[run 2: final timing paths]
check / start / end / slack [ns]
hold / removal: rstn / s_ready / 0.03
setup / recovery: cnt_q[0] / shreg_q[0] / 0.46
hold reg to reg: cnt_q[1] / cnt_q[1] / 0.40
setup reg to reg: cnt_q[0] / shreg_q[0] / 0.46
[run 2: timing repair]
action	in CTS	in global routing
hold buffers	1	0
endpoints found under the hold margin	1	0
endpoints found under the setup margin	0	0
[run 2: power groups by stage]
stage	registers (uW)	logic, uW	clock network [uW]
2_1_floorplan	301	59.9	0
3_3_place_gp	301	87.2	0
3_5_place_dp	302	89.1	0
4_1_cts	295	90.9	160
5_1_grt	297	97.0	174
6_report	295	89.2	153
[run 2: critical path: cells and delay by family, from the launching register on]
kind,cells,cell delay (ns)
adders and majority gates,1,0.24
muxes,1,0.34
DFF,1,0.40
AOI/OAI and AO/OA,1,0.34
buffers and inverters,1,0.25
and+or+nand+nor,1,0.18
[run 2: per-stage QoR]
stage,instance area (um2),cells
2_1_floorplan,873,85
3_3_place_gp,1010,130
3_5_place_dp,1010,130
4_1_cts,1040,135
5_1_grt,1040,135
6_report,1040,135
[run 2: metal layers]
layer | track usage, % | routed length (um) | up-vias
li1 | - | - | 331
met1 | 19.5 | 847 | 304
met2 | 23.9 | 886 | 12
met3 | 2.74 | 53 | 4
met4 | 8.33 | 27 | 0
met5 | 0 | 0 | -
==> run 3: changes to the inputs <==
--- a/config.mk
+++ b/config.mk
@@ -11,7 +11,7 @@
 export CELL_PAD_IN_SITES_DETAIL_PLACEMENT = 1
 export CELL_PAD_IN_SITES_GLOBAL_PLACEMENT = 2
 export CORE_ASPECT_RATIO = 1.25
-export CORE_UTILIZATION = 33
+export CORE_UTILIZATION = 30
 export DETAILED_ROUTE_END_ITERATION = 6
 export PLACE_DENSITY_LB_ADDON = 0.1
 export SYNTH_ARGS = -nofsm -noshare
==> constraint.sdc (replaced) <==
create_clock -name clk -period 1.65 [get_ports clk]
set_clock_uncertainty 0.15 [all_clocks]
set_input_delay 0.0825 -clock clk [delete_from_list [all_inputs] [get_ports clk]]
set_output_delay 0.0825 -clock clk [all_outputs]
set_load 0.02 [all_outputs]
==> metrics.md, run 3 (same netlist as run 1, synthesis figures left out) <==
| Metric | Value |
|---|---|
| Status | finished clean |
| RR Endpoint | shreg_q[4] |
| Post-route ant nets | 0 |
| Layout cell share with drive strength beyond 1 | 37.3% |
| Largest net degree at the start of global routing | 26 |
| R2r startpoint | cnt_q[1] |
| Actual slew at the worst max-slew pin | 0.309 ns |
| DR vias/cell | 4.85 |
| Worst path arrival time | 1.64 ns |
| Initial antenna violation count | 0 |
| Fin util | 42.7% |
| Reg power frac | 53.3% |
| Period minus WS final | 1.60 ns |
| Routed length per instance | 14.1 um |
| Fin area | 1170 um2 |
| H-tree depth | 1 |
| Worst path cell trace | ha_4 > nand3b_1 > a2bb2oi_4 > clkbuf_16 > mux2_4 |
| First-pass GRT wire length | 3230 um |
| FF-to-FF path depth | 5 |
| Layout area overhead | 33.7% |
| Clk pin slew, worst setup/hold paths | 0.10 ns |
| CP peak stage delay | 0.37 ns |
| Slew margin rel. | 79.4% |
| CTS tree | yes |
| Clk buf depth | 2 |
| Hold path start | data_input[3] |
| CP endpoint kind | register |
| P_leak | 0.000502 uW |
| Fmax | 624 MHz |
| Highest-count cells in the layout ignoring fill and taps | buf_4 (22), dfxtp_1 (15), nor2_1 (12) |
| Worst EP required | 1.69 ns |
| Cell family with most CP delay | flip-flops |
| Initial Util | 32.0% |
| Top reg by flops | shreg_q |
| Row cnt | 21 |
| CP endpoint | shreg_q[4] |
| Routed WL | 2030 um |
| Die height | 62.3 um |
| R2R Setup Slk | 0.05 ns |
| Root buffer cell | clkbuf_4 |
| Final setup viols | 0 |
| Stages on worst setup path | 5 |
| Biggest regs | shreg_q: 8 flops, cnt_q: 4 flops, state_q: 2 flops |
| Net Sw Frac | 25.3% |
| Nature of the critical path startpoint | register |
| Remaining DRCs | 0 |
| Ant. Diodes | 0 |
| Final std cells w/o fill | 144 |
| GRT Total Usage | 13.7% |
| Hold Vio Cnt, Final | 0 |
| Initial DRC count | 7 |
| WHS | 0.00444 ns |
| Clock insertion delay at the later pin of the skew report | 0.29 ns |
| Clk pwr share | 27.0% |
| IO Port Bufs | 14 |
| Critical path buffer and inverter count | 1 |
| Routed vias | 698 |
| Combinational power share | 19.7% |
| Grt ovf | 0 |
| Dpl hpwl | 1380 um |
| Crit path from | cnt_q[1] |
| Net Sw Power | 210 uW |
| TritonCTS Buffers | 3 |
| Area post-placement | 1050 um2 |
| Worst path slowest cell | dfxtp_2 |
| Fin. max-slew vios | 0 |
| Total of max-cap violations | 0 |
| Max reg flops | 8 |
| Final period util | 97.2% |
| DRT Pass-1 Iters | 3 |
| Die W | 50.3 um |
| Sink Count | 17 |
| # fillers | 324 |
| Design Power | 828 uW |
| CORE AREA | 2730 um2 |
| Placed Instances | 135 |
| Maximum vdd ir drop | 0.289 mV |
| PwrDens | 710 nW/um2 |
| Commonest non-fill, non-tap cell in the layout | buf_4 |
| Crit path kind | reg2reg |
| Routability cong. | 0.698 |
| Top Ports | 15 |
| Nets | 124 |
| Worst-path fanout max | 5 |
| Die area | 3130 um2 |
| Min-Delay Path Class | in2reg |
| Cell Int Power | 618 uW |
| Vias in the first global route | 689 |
$ cat src/rtl/stack_pkg.sv
// Shared constants and request decode for the LIFO stack block.
package stack_pkg;

  localparam int STACK_WIDTH = 8;
  localparam int STACK_DEPTH = 8;
  localparam int STACK_PTR_W = 3;
  localparam int STACK_CNT_W = 4;

  // Raw request seen on one clock edge, before full/empty qualification
  typedef enum logic [1:0] {
    OP_IDLE = 2'b00,
    OP_PUSH = 2'b01,
    OP_POP  = 2'b10,
    OP_SWAP = 2'b11
  } stack_op_e;

  function automatic stack_op_e stack_op(input logic push, input logic pop);
    return stack_op_e'({pop, push});
  endfunction

endpackage

$ cat src/rtl/stack_regfile.sv
// DEPTH x WIDTH storage: one synchronous write port, one combinational read port.
module stack_regfile #(
  parameter int WIDTH = 8,
  parameter int DEPTH = 8,
  parameter int PTR_W = $clog2(DEPTH)
) (
  input  logic             clk,
  input  logic             we,
  input  logic [PTR_W-1:0] waddr,
  input  logic [WIDTH-1:0] wdata,
  input  logic [PTR_W-1:0] raddr,
  output logic [WIDTH-1:0] rdata
);

  logic [WIDTH-1:0] mem [DEPTH];

  // Contents are not reset; a slot is only ever read after it was written
  always_ff @(posedge clk) begin
    if (we) mem[waddr] <= wdata;
  end

  assign rdata = mem[raddr];

endmodule

$ cat src/rtl/lifo_stack.sv
// LIFO stack: count register, push/pop decode and registered pop output.
module lifo_stack
  import stack_pkg::*;
#(
  parameter int WIDTH = STACK_WIDTH,
  parameter int DEPTH = STACK_DEPTH,
  localparam int PTR_W = $clog2(DEPTH),
  localparam int CNT_W = PTR_W + 1
) (
  input  logic             clk,
  input  logic             reset_,
  input  logic             push,
  input  logic [WIDTH-1:0] din,
  input  logic             pop,
  output logic [WIDTH-1:0] dout,
  output logic             dout_valid,
  output logic [CNT_W-1:0] count,
  output logic             empty,
  output logic             full,
  output logic             overflow,
  output logic             underflow
);

  stack_op_e        op;
  logic             do_pop;
  logic             do_push;
  logic [CNT_W-1:0] top_idx;
  logic [PTR_W-1:0] waddr;
  logic [WIDTH-1:0] rdata;

  // Flags decode straight from the registered count
  assign empty = (count == '0);
  assign full  = (count == CNT_W'(DEPTH));

  assign top_idx = count - CNT_W'(1);

  // Qualify the raw request; a swap on a full stack frees the top slot first
  always_comb begin
    op      = stack_op(push, pop);
    do_pop  = 1'b0;
    do_push = 1'b0;
    waddr   = count[PTR_W-1:0];
    unique case (op)
      OP_PUSH: do_push = !full;
      OP_POP:  do_pop  = !empty;
      OP_SWAP: begin
        do_pop  = !empty;
        do_push = 1'b1;
        // Swap overwrites the slot being popped; on empty it writes slot 0
        if (!empty) waddr = top_idx[PTR_W-1:0];
      end
      default: ;
    endcase
  end

  stack_regfile #(
    .WIDTH (WIDTH),
    .DEPTH (DEPTH),
    .PTR_W (PTR_W)
  ) u_regfile (
    .clk   (clk),
    .we    (do_push),
    .waddr (waddr),
    .wdata (din),
    .raddr (top_idx[PTR_W-1:0]),
    .rdata (rdata)
  );

  // Count moves only when exactly one of push/pop is accepted
  always_ff @(posedge clk or negedge reset_) begin
    if (!reset_) begin
      count <= '0;
    end else if (do_push && !do_pop) begin
      count <= count + CNT_W'(1);
    end else if (do_pop && !do_push) begin
      count <= count - CNT_W'(1);
    end
  end

  // Popped word is registered and held until the next accepted pop
  always_ff @(posedge clk or negedge reset_) begin
    if (!reset_) begin
      dout       <= '0;
      dout_valid <= 1'b0;
    end else begin
      dout_valid <= do_pop;
      if (do_pop) dout <= rdata;
    end
  end

  // Rejection pulses: push blocked by full, pop blocked by empty
  always_ff @(posedge clk or negedge reset_) begin
    if (!reset_) begin
      overflow  <= 1'b0;
      underflow <= 1'b0;
    end else begin
      overflow  <= (op == OP_PUSH) && full;
      underflow <= pop && empty;
    end
  end

endmodule
## config.mk

```make
export PLATFORM = sky130hd
export DESIGN_NAME = fib_host
export DESIGN_NICKNAME = d
export VERILOG_FILES = /design/src/rtl/fib_host_pkg.sv /design/src/rtl/fib_timer.sv /design/src/rtl/fib_host.sv
export SDC_FILE = /design/constraint.sdc
export NUM_CORES = 1
export LEC_CHECK = 0
export CORE_MARGIN = 3
export CORE_UTILIZATION = 45
export DETAILED_ROUTE_END_ITERATION = 8
export GPL_TIMING_DRIVEN = 0
export PLACE_DENSITY_LB_ADDON = 0.2
export SYNTH_ARGS = -nofsm -noshare
export SYNTH_HDL_FRONTEND = slang
export SYNTH_SLANG_ARGS = --single-unit
```

## constraint.sdc

```tcl
create_clock -name clk -period 3.6 [get_ports clk]
set_input_delay 0.72 -clock clk [delete_from_list [all_inputs] [get_ports clk]]
set_output_delay 0.72 -clock clk [all_outputs]
set_load 0.05 [all_outputs]
```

__________

## Your task
Scan the material above for the word "paths", and copy every line in which it is found.

## Your response
[run 2: final timing paths]
| Clk pin slew, worst setup/hold paths | 0.10 ns |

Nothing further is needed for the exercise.